いや、別に発見自体が苦労したわけではない。それはもう花弁が舞い、舞妓達が湧き並び、金銀財宝を雨水のように降らすが如き盛況具合だったのだ。見つけられないわけがない。
それでも昼過ぎまで時間が掛かったのは単純に手土産購入に時間が掛かった所為である。そこで死んだ目の魔王様が抱えている、自分と同じ大きさぐらいのヌイグルミの購入に時間が掛かった所為で、ある。
「…………………………ヌイグルミて」
「何か問題が?」
「人の趣味は計り知れないものですね……」
「フッ、趣味に熱心なのは良いことではないか」
「御主はちょっとぐらい自重しろっつーんだよ」
この勇者がするワケないという悲しい現実は置いといて、と。
さてはて、彼等がダキなる人物を探すべく尋ねた宿は現在こそ彼女の財力で盛況極まりない賑やかさだが、普段は山奥にあるひっそりとした老舗宿なのだと言う。老舗だけあってその大きさや悠然たる門構えは城屋敷と見間違えるほどのものではあるものの、客層は上流の者が多く、とても物静かで風情ある宿なのだとか。

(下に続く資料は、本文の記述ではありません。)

`config.mk`:
```
export PLATFORM = sky130hd
export DESIGN_NAME = cnc_node
export DESIGN_NICKNAME = d
export VERILOG_FILES = /design/src/design/cnc_btu.v /design/src/design/cnc_crc.v /design/src/design/cnc_node.v
export VERILOG_INCLUDE_DIRS = /design/src /design/src/design
export SDC_FILE = /design/constraint.sdc
export NUM_CORES = 1
export LEC_CHECK = 0
export BUFFER_PORTS_ARGS = -buffer_cell sky130_fd_sc_hd__buf_2
export CORE_ASPECT_RATIO = 0.5
export CORE_MARGIN = 10
export CORE_UTILIZATION = 53
export DETAILED_ROUTE_END_ITERATION = 10
export PLACE_DENSITY = 0.77
export SYNTH_ARGS = -nofsm -noshare
export SYNTH_HDL_FRONTEND = slang
export SYNTH_SLANG_ARGS = --single-unit
```
`constraint.sdc`:
```
create_clock -name ref_clk -period 3.78 [get_ports ref_clk]
set_clock_uncertainty 0.2 [all_clocks]
set_input_delay 0.378 -clock ref_clk [delete_from_list [all_inputs] [get_ports ref_clk]]
set_output_delay 0.378 -clock ref_clk [all_outputs]
set_load 0.05 [all_outputs]
```
`src/design/cnc_map.vh`:
```
`ifndef CNC_MAP_VH
`define CNC_MAP_VH

// bit timing word: reset value and field positions
`define CNC_BTR_RST 16'h0000
`define CNC_BTR_BRP_MSB 5
`define CNC_BTR_BRP_LSB 0
`define CNC_BTR_SJW_MSB 7
`define CNC_BTR_SJW_LSB 6
`define CNC_BTR_SEG1_MSB 11
`define CNC_BTR_SEG1_LSB 8
`define CNC_BTR_SEG2_MSB 14
`define CNC_BTR_SEG2_LSB 12
`define CNC_BTR_PRESCALE_BY_EIGHT_POS 15

// last error codes
`define CNC_LEC_NONE 3'h0
`define CNC_LEC_STUFF 3'h1
`define CNC_LEC_FORM 3'h2
`define CNC_LEC_ACK 3'h3
`define CNC_LEC_BIT1 3'h4
`define CNC_LEC_BIT0 3'h5
`define CNC_LEC_CRC 3'h6

// error counter steps and limits
`define CNC_TEC_SELF 9'h008
`define CNC_TEC_OTHER 9'h001
`define CNC_PASSIVE_LIM 9'h080

// bit counts inside a frame (the LAST entries hold the last index of their field)
`define CNC_STUFF_LIM 3'h5
`define CNC_ARB_BITS 7'h0C
`define CNC_IDE_POS 7'h0C
`define CNC_DLC_LAST 7'h11
`define CNC_CRC_LAST 7'h0E
`define CNC_EOF_LAST 7'h06
`define CNC_IFS_LAST 7'h09
`define CNC_FLAG_LAST 7'h05
`define CNC_DELIM_LAST 7'h07
`define CNC_IDLE_LAST 7'h0A
`define CNC_BOFF_SEQ_LAST 7'h7F

// crc-15 generator polynomial
`define CNC_CRC_POLY 15'h4599

// frame counter modes
`define CNC_FC_FRAME 2'h0
`define CNC_FC_STAMP 2'h1
`define CNC_FC_BITTIME 2'h2

`endif

```
`src/design/cnc_btu.v`:
```
module cnc_btu #(
	parameter BRP_W = 6,
	parameter QW = 5
) (
	input wire ref_clk,
	input wire reset,
	input wire enable,
	input wire [BRP_W-1:0] prescaler_value,
	input wire prescale_by_eight,
	input wire [3:0] seg1_length,
	input wire [2:0] seg2_length,
	input wire [1:0] jump_width,
	input wire rx_bit,
	input wire hs_en,
	output reg sample_pulse,
	output reg bit_start
);

	localparam ST_SYNC = 3'b001;
	localparam ST_SEG1 = 3'b010;
	localparam ST_SEG2 = 3'b100;
	localparam PW = BRP_W + 4;

	reg [PW-1:0] pre_r;
	reg [2:0] seg_r;
	reg [QW-1:0] q_r;
	reg [QW-1:0] lim1_r;
	reg [QW-1:0] lim2_r;
	reg rx_prev_r;
	reg synced_r;
	wire [PW-1:0] base_w;
	wire [PW-1:0] pre_load;
	wire [QW-1:0] jump_w;
	wire [QW-1:0] err1_w;
	wire [QW-1:0] rem_w;
	wire [QW-1:0] seg1_w;
	wire [QW-1:0] seg2_w;
	wire tq;
	wire edge_w;

	// quantum = (prescaler+1) clocks, eight times that with the divider
	assign base_w = {{(PW-BRP_W){1'b0}}, prescaler_value} + {{(PW-1){1'b0}}, 1'b1};
	assign pre_load = (prescale_by_eight ? {base_w[PW-4:0], 3'b000} : base_w) - {{(PW-1){1'b0}}, 1'b1};
	assign tq = (pre_r == {PW{1'b0}});
	assign edge_w = rx_prev_r & ~rx_bit;
	assign jump_w = {{(QW-2){1'b0}}, jump_width} + {{(QW-1){1'b0}}, 1'b1};
	assign err1_w = q_r + {{(QW-1){1'b0}}, 1'b1};
	assign rem_w = lim2_r - q_r;
	assign seg1_w = {{(QW-4){1'b0}}, seg1_length};
	assign seg2_w = {{(QW-3){1'b0}}, seg2_length};

	// only one resync between two sample points, so noise cannot walk the phase
	always @(posedge ref_clk)
	begin
		if (reset || !enable)
		begin
			pre_r <= {PW{1'b0}};
			seg_r <= ST_SYNC;
			q_r <= {QW{1'b0}};
			lim1_r <= {QW{1'b0}};
			lim2_r <= {QW{1'b0}};
			rx_prev_r <= 1'b1;
			synced_r <= 1'b0;
			sample_pulse <= 1'b0;
			bit_start <= 1'b0;
		end
		else
		begin
			sample_pulse <= 1'b0;
			bit_start <= 1'b0;
			rx_prev_r <= rx_bit;
			if (edge_w && hs_en)
			begin
				seg_r <= ST_SYNC;
				pre_r <= pre_load;
				q_r <= {QW{1'b0}};
				synced_r <= 1'b1;
				bit_start <= 1'b1;
			end
			else if (edge_w && !synced_r && seg_r != ST_SYNC)
			begin
				synced_r <= 1'b1;
				if (seg_r == ST_SEG1)
					lim1_r <= lim1_r + ((err1_w < jump_w) ? err1_w : jump_w);
				else if (rem_w <= jump_w)
				begin
					seg_r <= ST_SEG1;
					q_r <= {QW{1'b0}};
					pre_r <= pre_load;
					lim1_r <= seg1_w;
					lim2_r <= seg2_w;
					bit_start <= 1'b1;
				end
				else
					lim2_r <= lim2_r - jump_w;
			end
			else if (tq)
			begin
				pre_r <= pre_load;
				case (seg_r)
					ST_SYNC:
					begin
						seg_r <= ST_SEG1;
						q_r <= {QW{1'b0}};
						lim1_r <= seg1_w;
						lim2_r <= seg2_w;
					end
					ST_SEG1:
					begin
						if (q_r == lim1_r)
						begin
							seg_r <= ST_SEG2;
							q_r <= {QW{1'b0}};
							sample_pulse <= 1'b1;
							synced_r <= 1'b0;
						end
						else
							q_r <= q_r + {{(QW-1){1'b0}}, 1'b1};
					end
					ST_SEG2:
					begin
						if (q_r >= lim2_r)
						begin
							seg_r <= ST_SYNC;
							q_r <= {QW{1'b0}};
							bit_start <= 1'b1;
						end
						else
							q_r <= q_r + {{(QW-1){1'b0}}, 1'b1};
					end
					default:
						seg_r <= ST_SYNC;
				endcase
			end
			else
				pre_r <= pre_r - {{(PW-1){1'b0}}, 1'b1};
		end
	end

endmodule // cnc_btu

```
`src/design/cnc_crc.v`:
```
module cnc_crc (
	input wire ref_clk,
	input wire reset,
	input wire clr,
	input wire bit_en,
	input wire bit_in,
	output wire [14:0] crc_nxt,
	output reg [14:0] crc_r
);

`include "cnc_map.vh"

	// serial crc-15, one destuffed bit per enable
	assign crc_nxt = {crc_r[13:0], 1'b0} ^ ((bit_in ^ crc_r[14]) ? `CNC_CRC_POLY : 15'h0000);

	always @(posedge ref_clk)
	begin
		if (reset || clr)
			crc_r <= 15'h0000;
		else if (bit_en)
			crc_r <= crc_nxt;
	end

endmodule // cnc_crc

```
`src/design/cnc_node.v`:
```
`include "cnc_map.vh"

// Overview of operation
// - sync segment is always one quantum
// - quantum from prescaler, optional divide by eight
// - segment one lasts seg1_length plus one
// - segment two lasts seg2_length plus one
// - sync on falling edges, hard sync restarts
// - resync jump limited to jump_width plus one
// - timing writable only with config change enabled
// - build frame with crc, start on idle
// - bit errors outside arbitration and ack
// - check crc, flag error, send error frame
// - deliver good frames and status
// - tx counter plus eight own, one foreign
// - record direction and detecting node
// - passive when a counter reaches 128
// - bus-off at 256 until recovery
// - warning flag follows programmed warning level
// - 16-bit frame counter with mode select
// - frame count mode counts finished frames
// - time stamp mode counts bits, captures
// - four node interrupt sources
// - soft trigger bits raise matching lines
// - event pulses independent, flags cleared by one
// - pointer routes each request to a line
module cnc_node (
	input wire ref_clk,
	input wire reset,
	input wire can_rx,
	output reg can_tx,
	input wire node_init_hold,
	input wire config_change_enable,
	input wire bit_timing_wr,
	input wire [15:0] bit_timing_wdata,
	output reg [15:0] bit_timing_reg,
	input wire tx_req,
	input wire [10:0] tx_id,
	input wire tx_rtr,
	input wire [3:0] tx_dlc,
	input wire [63:0] tx_data,
	output reg tx_busy,
	output reg rx_valid,
	output reg [10:0] rx_id,
	output reg rx_rtr,
	output reg [3:0] rx_dlc,
	output reg [63:0] rx_data,
	output reg xfer_done,
	output reg xfer_dir,
	output reg [15:0] object_stamp_value,
	input wire [1:0] counter_mode_select,
	output reg [15:0] counter_value,
	output reg [2:0] last_error_code,
	output reg err_dir,
	output reg err_by_self,
	output reg [8:0] tx_error_count,
	output reg [7:0] rx_error_count,
	input wire [7:0] warning_level,
	output reg warning_flag,
	output reg error_passive,
	output reg bus_off_flag,
	input wire list_error,
	input wire [3:0] irq_enable,
	input wire [11:0] irq_pointer,
	input wire [3:0] flag_clear,
	output reg [3:0] irq_status,
	input wire soft_irq_wr,
	input wire [7:0] soft_irq_trigger,
	output reg [7:0] irq_output_line
);

	localparam S_IDLE = 10'h001;
	localparam S_BODY = 10'h002;
	localparam S_CRC = 10'h004;
	localparam S_CRCD = 10'h008;
	localparam S_ACK = 10'h010;
	localparam S_ACKD = 10'h020;
	localparam S_EOF = 10'h040;
	localparam S_ERR = 10'h080;
	localparam S_EDEL = 10'h100;
	localparam S_BOFF = 10'h200;

	reg rx_s1_r;
	reg rx_s2_r;
	reg [9:0] state_r;
	reg [6:0] cnt_r;
	reg [6:0] seq_r;
	reg [2:0] same_r;
	reg last_r;
	reg txing_r;
	reg [81:0] txv_r;
	reg [17:0] hdr_r;
	reg [63:0] dat_r;
	reg [3:0] n_r;
	reg [6:0] lastpos_r;
	reg [14:0] crc_snap_r;
	reg crc_ok_r;
	reg [15:0] fc_r;
	reg [3:0] ev_r;
	reg stuff_bit;
	reg lost_arb;
	reg [2:0] err_c;
	reg tx_nxt;
	reg [7:0] line_nxt;
	integer i;
	wire sp;
	wire bs;
	wire rx_b;
	wire node_run;
	wire [14:0] crc_nxt;
	wire [14:0] crc_val;
	wire crc_en;
	wire [17:0] hdr_nxt;
	wire [3:0] n_w;
	wire done_now;
	wire sof_now;
	wire [8:0] tec_add;
	wire [9:0] tec_sum;
	wire warn_w;
	wire [15:0] fc_plus;
	wire fc_inc;

	assign rx_b = rx_s2_r;
	assign node_run = ~node_init_hold;
	assign hdr_nxt = {hdr_r[16:0], rx_b};
	assign n_w = hdr_nxt[6] ? 4'h0 : (hdr_nxt[3] ? 4'h8 : hdr_nxt[3:0]);
	assign done_now = sp && err_c == `CNC_LEC_NONE && state_r == S_EOF && cnt_r == `CNC_EOF_LAST;
	assign sof_now = sp && state_r == S_IDLE && !rx_b;
	// a foreign error flag shows up as a stuff violation while sending
	assign tec_add = (err_c == `CNC_LEC_STUFF) ? `CNC_TEC_OTHER : `CNC_TEC_SELF;
	assign tec_sum = {1'b0, tx_error_count} + {1'b0, tec_add};
	assign warn_w = (tx_error_count >= {1'b0, warning_level}) || (rx_error_count >= warning_level);
	assign fc_plus = fc_r + 16'h0001;
	assign fc_inc = (counter_mode_select == `CNC_FC_FRAME && done_now) ||
		(counter_mode_select == `CNC_FC_STAMP && bs && node_run);
	assign crc_en = sp && !stuff_bit && err_c == `CNC_LEC_NONE &&
		(sof_now || state_r == S_BODY || state_r == S_CRC);

	cnc_btu #(.BRP_W(6), .QW(5)) u_btu (
		.ref_clk(ref_clk),
		.reset(reset),
		.enable(node_run),
		.prescaler_value(bit_timing_reg[`CNC_BTR_BRP_MSB:`CNC_BTR_BRP_LSB]),
		.prescale_by_eight(bit_timing_reg[`CNC_BTR_PRESCALE_BY_EIGHT_POS]),
		.seg1_length(bit_timing_reg[`CNC_BTR_SEG1_MSB:`CNC_BTR_SEG1_LSB]),
		.seg2_length(bit_timing_reg[`CNC_BTR_SEG2_MSB:`CNC_BTR_SEG2_LSB]),
		.jump_width(bit_timing_reg[`CNC_BTR_SJW_MSB:`CNC_BTR_SJW_LSB]),
		.rx_bit(rx_b),
		.hs_en(state_r == S_IDLE),
		.sample_pulse(sp),
		.bit_start(bs)
	);

	cnc_crc u_crc (
		.ref_clk(ref_clk),
		.reset(reset),
		.clr(state_r == S_IDLE && !crc_en),
		.bit_en(crc_en),
		.bit_in(rx_b),
		.crc_nxt(crc_nxt),
		.crc_r(crc_val)
	);

	// pin synchroniser and timing word, locked unless config change is open
	always @(posedge ref_clk)
	begin
		if (reset)
		begin
			rx_s1_r <= 1'b1;
			rx_s2_r <= 1'b1;
			bit_timing_reg <= `CNC_BTR_RST;
		end
		else
		begin
			rx_s1_r <= can_rx;
			rx_s2_r <= rx_s1_r;
			if (bit_timing_wr && config_change_enable)
				bit_timing_reg <= bit_timing_wdata;
		end
	end

	// error detection at the sample point
	always @*
	begin
		stuff_bit = (state_r == S_BODY || state_r == S_CRC) && same_r == `CNC_STUFF_LIM;
		lost_arb = txing_r && state_r == S_BODY && cnt_r < `CNC_ARB_BITS && !stuff_bit &&
			can_tx && !rx_b;
		err_c = `CNC_LEC_NONE;
		if (txing_r && can_tx != rx_b && !lost_arb && state_r != S_ACK)
			err_c = can_tx ? `CNC_LEC_BIT1 : `CNC_LEC_BIT0;
		else if (stuff_bit && rx_b == last_r)
			err_c = `CNC_LEC_STUFF;
		else if (state_r == S_BODY && !stuff_bit && cnt_r == `CNC_IDE_POS && rx_b)
			err_c = `CNC_LEC_FORM;
		else if ((state_r == S_CRCD || state_r == S_ACKD ||
			(state_r == S_EOF && cnt_r < `CNC_EOF_LAST)) && !rx_b)
			err_c = `CNC_LEC_FORM;
		else if (state_r == S_ACK && txing_r && rx_b)
			err_c = `CNC_LEC_ACK;
		else if (state_r == S_ACK && !txing_r && !crc_ok_r)
			err_c = `CNC_LEC_CRC;
	end

	// level for the next bit, applied at the start of the bit time
	always @*
	begin
		case (state_r)
			S_IDLE: tx_nxt = ~tx_busy;
			S_BODY: tx_nxt = !txing_r ? 1'b1 : (stuff_bit ? ~last_r : txv_r[7'h51 - cnt_r]);
			S_CRC: tx_nxt = !txing_r ? 1'b1 : (stuff_bit ? ~last_r : crc_snap_r[4'hE - cnt_r[3:0]]);
			S_ACK: tx_nxt = txing_r || !crc_ok_r;
			S_ERR: tx_nxt = error_passive;
			default: tx_nxt = 1'b1;
		endcase
	end

	always @(posedge ref_clk)
	begin
		if (reset || !node_run)
			can_tx <= 1'b1;
		else if (bs)
			can_tx <= tx_nxt;
	end

	// bitstream processor and fault confinement
	always @(posedge ref_clk)
	begin
		if (reset)
		begin
			state_r <= S_IDLE;
			cnt_r <= 7'h00;
			seq_r <= 7'h00;
			same_r <= 3'h0;
			last_r <= 1'b1;
			txing_r <= 1'b0;
			tx_busy <= 1'b0;
			txv_r <= 82'h0;
			hdr_r <= 18'h00000;
			dat_r <= 64'h0;
			n_r <= 4'h0;
			lastpos_r <= 7'h00;
			crc_snap_r <= 15'h0000;
			crc_ok_r <= 1'b0;
			rx_valid <= 1'b0;
			rx_id <= 11'h000;
			rx_rtr <= 1'b0;
			rx_dlc <= 4'h0;
			rx_data <= 64'h0;
			xfer_done <= 1'b0;
			xfer_dir <= 1'b0;
			last_error_code <= `CNC_LEC_NONE;
			err_dir <= 1'b0;
			err_by_self <= 1'b0;
			tx_error_count <= 9'h000;
			rx_error_count <= 8'h00;
			ev_r[1:0] <= 2'h0;
		end
		else
		begin
			rx_valid <= 1'b0;
			xfer_done <= 1'b0;
			ev_r[1:0] <= 2'h0;
			if (tx_req && !tx_busy)
			begin
				tx_busy <= 1'b1;
				txv_r <= {tx_id, tx_rtr, 1'b0, 1'b0, tx_dlc, tx_data};
			end
			if (!node_run && state_r != S_BOFF)
			begin
				state_r <= S_IDLE;
				txing_r <= 1'b0;
			end
			else if (sp && err_c != `CNC_LEC_NONE)
			begin
				last_error_code <= err_c;
				ev_r[1] <= 1'b1;
				err_dir <= txing_r;
				err_by_self <= !(txing_r && err_c == `CNC_LEC_STUFF);
				txing_r <= 1'b0;
				cnt_r <= 7'h00;
				state_r <= S_ERR;
				if (txing_r)
				begin
					tx_error_count <= tec_sum[8:0];
					if (tec_sum[8])
						state_r <= S_BOFF;
				end
				else if (rx_error_count != 8'hFF)
					rx_error_count <= rx_error_count + 8'h01;
			end
			else if (sp)
			begin
				case (state_r)
					S_IDLE:
					begin
						if (!rx_b)
						begin
							state_r <= S_BODY;
							cnt_r <= 7'h00;
							same_r <= 3'h1;
							last_r <= 1'b0;
							txing_r <= tx_busy && !can_tx;
						end
					end
					S_BODY, S_CRC:
					begin
						last_r <= rx_b;
						if (stuff_bit)
							same_r <= 3'h1;
						else
						begin
							same_r <= (rx_b == last_r) ? same_r + 3'h1 : 3'h1;
							cnt_r <= cnt_r + 7'h01;
							if (lost_arb)
								txing_r <= 1'b0;
							if (state_r == S_CRC && cnt_r == `CNC_CRC_LAST)
							begin
								crc_ok_r <= (crc_nxt == 15'h0000);
								state_r <= S_CRCD;
							end
							if (state_r == S_BODY && cnt_r <= `CNC_DLC_LAST)
								hdr_r <= hdr_nxt;
							if (state_r == S_BODY && cnt_r > `CNC_DLC_LAST)
								dat_r <= {dat_r[62:0], rx_b};
							if (state_r == S_BODY && cnt_r == `CNC_DLC_LAST)
							begin
								n_r <= n_w;
								lastpos_r <= `CNC_DLC_LAST + {n_w, 3'b000};
							end
							if (state_r == S_BODY && ((cnt_r == `CNC_DLC_LAST && n_w == 4'h0) ||
								(cnt_r > `CNC_DLC_LAST && cnt_r == lastpos_r)))
							begin
								state_r <= S_CRC;
								cnt_r <= 7'h00;
								crc_snap_r <= crc_nxt;
							end
						end
					end
					S_CRCD: state_r <= S_ACK;
					S_ACK: state_r <= S_ACKD;
					S_ACKD:
					begin
						state_r <= S_EOF;
						cnt_r <= 7'h00;
					end
					S_EOF:
					begin
						cnt_r <= cnt_r + 7'h01;
						if (cnt_r == `CNC_EOF_LAST)
						begin
							xfer_done <= 1'b1;
							xfer_dir <= txing_r;
							ev_r[0] <= 1'b1;
							txing_r <= 1'b0;
							if (txing_r)
							begin
								tx_busy <= 1'b0;
								if (tx_error_count != 9'h000)
									tx_error_count <= tx_error_count - 9'h001;
							end
							else
							begin
								rx_valid <= 1'b1;
								rx_id <= hdr_r[17:7];
								rx_rtr <= hdr_r[6];
								rx_dlc <= hdr_r[3:0];
								rx_data <= dat_r << {4'h8 - n_r, 3'b000};
								if (rx_error_count != 8'h00)
									rx_error_count <= rx_error_count - 8'h01;
							end
						end
						if (cnt_r == `CNC_IFS_LAST)
							state_r <= S_IDLE;
					end
					S_ERR:
					begin
						cnt_r <= cnt_r + 7'h01;
						if (cnt_r == `CNC_FLAG_LAST)
						begin
							state_r <= S_EDEL;
							cnt_r <= 7'h00;
						end
					end
					S_EDEL:
					begin
						cnt_r <= rx_b ? cnt_r + 7'h01 : 7'h00;
						// rejoin just past the end of frame so three intermission bits follow
						if (rx_b && cnt_r == `CNC_DELIM_LAST)
						begin
							state_r <= S_EOF;
							cnt_r <= `CNC_EOF_LAST + 7'h01;
						end
					end
					S_BOFF:
					begin
						// recovery: a run of idle bit times, each of eleven recessive bits
						cnt_r <= rx_b ? cnt_r + 7'h01 : 7'h00;
						if (rx_b && cnt_r == `CNC_IDLE_LAST)
						begin
							cnt_r <= 7'h00;
							seq_r <= seq_r + 7'h01;
							if (seq_r == `CNC_BOFF_SEQ_LAST)
							begin
								seq_r <= 7'h00;
								tx_error_count <= 9'h000;
								rx_error_count <= 8'h00;
								state_r <= S_IDLE;
							end
						end
					end
					default: state_r <= S_IDLE;
				endcase
			end
		end
	end

	// frame counter: frame count or time stamp; bit timing mode holds it
	always @(posedge ref_clk)
	begin
		if (reset)
		begin
			fc_r <= 16'h0000;
			counter_value <= 16'h0000;
			object_stamp_value <= 16'h0000;
			ev_r[3] <= 1'b0;
		end
		else
		begin
			ev_r[3] <= fc_inc && fc_r == 16'hFFFF;
			if (fc_inc)
				fc_r <= fc_plus;
			if (counter_mode_select == `CNC_FC_FRAME && done_now)
			begin
				counter_value <= fc_plus;
				object_stamp_value <= fc_plus;
			end
			if (counter_mode_select == `CNC_FC_STAMP && sof_now)
				counter_value <= fc_r;
			if (counter_mode_select == `CNC_FC_STAMP && done_now)
				object_stamp_value <= counter_value;
		end
	end

	// routing: several sources on one pointer merge onto one line
	always @*
	begin
		line_nxt = soft_irq_wr ? soft_irq_trigger : 8'h00;
		for (i = 0; i < 4; i = i + 1)
			if (ev_r[i] && irq_enable[i])
				line_nxt[irq_pointer[3*i +: 3]] = 1'b1;
	end

	// error state flags, alert source, status flags and line pulses
	always @(posedge ref_clk)
	begin
		if (reset)
		begin
			warning_flag <= 1'b0;
			error_passive <= 1'b0;
			bus_off_flag <= 1'b0;
			ev_r[2] <= 1'b0;
			irq_status <= 4'h0;
			irq_output_line <= 8'h00;
		end
		else
		begin
			warning_flag <= warn_w;
			error_passive <= tx_error_count >= `CNC_PASSIVE_LIM ||
				{1'b0, rx_error_count} >= `CNC_PASSIVE_LIM;
			bus_off_flag <= (state_r == S_BOFF);
			ev_r[2] <= (warn_w && !warning_flag) || ((state_r == S_BOFF) != bus_off_flag) ||
				list_error;
			irq_status <= ev_r | (irq_status & ~flag_clear);
			irq_output_line <= line_nxt;
		end
	end

endmodule // cnc_node

```
==> run summary <==
All-layer global routing usage: 25.66%
Worst-skew pair later-pin latency: 0.56 ns
Final antenna-violating net count: 0
Boundary pin count: 313
DR vias/cell: 5.932
Crit end category: register
Critical path peak fanout: 3
Final period util: 97.61%
Slew HR: 32.45%
DR pass1 iterations: 6
Async SR Flop Fraction: 0%
F_max: 0.2710 GHz
Nets: 3362
Area leader, netlist: dfxtp_1
Sequential element share of the synthesized area: 39.43%
Pwr Total: 11.44 mW
Met3 usage: 4.473%
Fill cell total of the finished layout: 3430
Vias in the first global route: 20970
Synthesis-to-finish area growth: 22.17%
CTS Buf Count: 42
Util after Layout: 66.21%
Port Buf Inserts: 312
Synth Warn #: 0
Placeable Area: 0.04244 mm2
Post-Layout Cell Count: 3771
Max FFs per register: 80
Power per cell area: 407.1 mW/mm2
Reg area: 0.009075 mm2
Post-synthesis cell area: 0.02300 mm2
Synthesized flop and latch total: 453
Final min period: 3.690 ns
Share of layout cells above drive strength 1: 18.71%
GR peak layer: met2
Total number of vias: 22370
Multi-input combinational cell area: 0.01309 mm2
Cell Rows: 53
Biggest regs: txv_r x80, dat_r x64, rx_data x64
Synth top area share: 39.43%
VDD IR max: 281.4 uV
Worst setup SP type: register
H-tree depth: 2
Initial drt markers: 2387
Fin area: 0.02810 mm2
Biggest register: txv_r
Worst path required time: 4.02 ns
Arrival time at the worst endpoint: 3.93 ns
Wire length per cell: 19.06 um
Dpl cells: 3568
Commonest cells in the netlist: nand2_1 (511), dfxtp_1 (453), a21oi_1 (312)
Routed WL: 71.88 mm
Worst slew pin tran: 1.013 ns
Synthesized Nets: 2984
Clk pin slew, worst setup/hold paths: 0.08 ns
Top-count cell post-synth: nand2_1
Post-DP HPWL: 48.20 mm
Outcome: finished, final reports clean
Post-synthesis cell count: 2780
Synth cell types: 86
Remaining global-route overflow: 0
Fin. max-slew vios: 0
Antenna violations before repair: 4
MaxCap Viol Count: 0
Clk sink count: 453
Worst hold path class: in2reg
Endpoints failing setup: 0
Hold Vio Cnt, Final: 0
Met2 Usage GRT: 43.38%
Met1 Usage GRT: 33.09%
DRC viols: 0
Area after DPL: 0.02530 mm2
Max Buffers Root-to-Sink: 3
Syn avg cell area: 8.274 um2
Top FF cell, synth: dfxtp_1
EDFF count, synth: 0
RD Place Congestion: 0.9459
Global-route wire length before repair: 113.5 mm
Full die area: 0.05264 mm2
Starting Density: 54.20%
Leak pwr: 11.02 nW
Top post-synthesis cells by area: dfxtp_1 (39%), nand2_1 (8.3%), a21oi_1 (6.8%)
Worst setup path category: reg2reg
Die H: 167.3 um
Largest net degree at the start of global routing: 150
Hold Slack: 0.03505 ns
Root Driver: clkbuf_16
CTS tree: yes
Die width: 314.6 um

本来であればそんな宿の前に暗殺者顔の勇者や等身大人形を抱えた魔王、褐色筋肉ダルマな四天王の一行など入店拒否待ったなしだろう。
しかし今回ばかりはこのどんちゃん騒ぎのお陰で難なく踏み居ることができる。ダキの豪華好きも手土産という手間を取らせてくれたものの、充分に対価は支払ってくれたようだ。
「それで、この宿の何処かにダキがいるのだな? 老舗というだけあって部屋数も相応だろうが、ここまで騒いでくれれば自ずと辿ることもできよう。無論、相手も顔役であるならば警戒心は強いだろうし探すのは苦労するだろうが……、何、老舗はよく燃える」
「そうですね、彼女は護衛なども……、えっ?」
「御主やめろよ? ホントにやめろよ?」
火攻めは基本。
「しかしだ、フォール。そのダキという人物に会ったとして、容易く話は聞いてくれるだろうか? 幾ら手土産を用意したとは言っても護衛を付けているような人物だし、何より貴殿は勇者だ。もし斬り掛かられたりしたら……」
「それは実際に会って確かめるしかないな。顔役というのだから直ぐさま突っぱねるような事はしないだろうが……」
と、彼等の会話を区切るように宿の門脇にある小扉がガチャリと開く。
宿の者が出迎えに来たのかと思ったが、どうやらそうではないらしい。出て来たその者は屹立とした姿で栗色の耳をピンと立たせ、人懐っこそうな無邪気な表情でフォール達を覗き込んでいる。
そんな彼女の下には黒耳をぴこぴこと揺らす気弱そうな全体的に真っ黒な少女が一人と、そんな二人の上にはぱちくりとした目を瞬きさせる人畜無害を絵に描いたようなおっとりとした女が一人。
つまり上から順に鳥、犬、猫の獣人達が門の角から顔を覗かせ、フォール達をじぃっと見つめているのである。
「姉様、何か来た」
「姉様……、あの人怖い……」
「姉様って誰かしら?」
「「アンタだアンタ」」
「ぴよっ?」
「……おい何か凄まじいアホ共が来たぞ」
「そうか、鏡を見てこい」
と言う訳で現れたのは鳥、犬、猫の獣人の半魔族達だった。
並び順的に鳥が長女、犬が次女、猫が末っ子なのだろうが、まさかこの種族で血縁者というわけでもあるまい。つまり姉妹のように呼び合うほどの仲というだけなのだろう。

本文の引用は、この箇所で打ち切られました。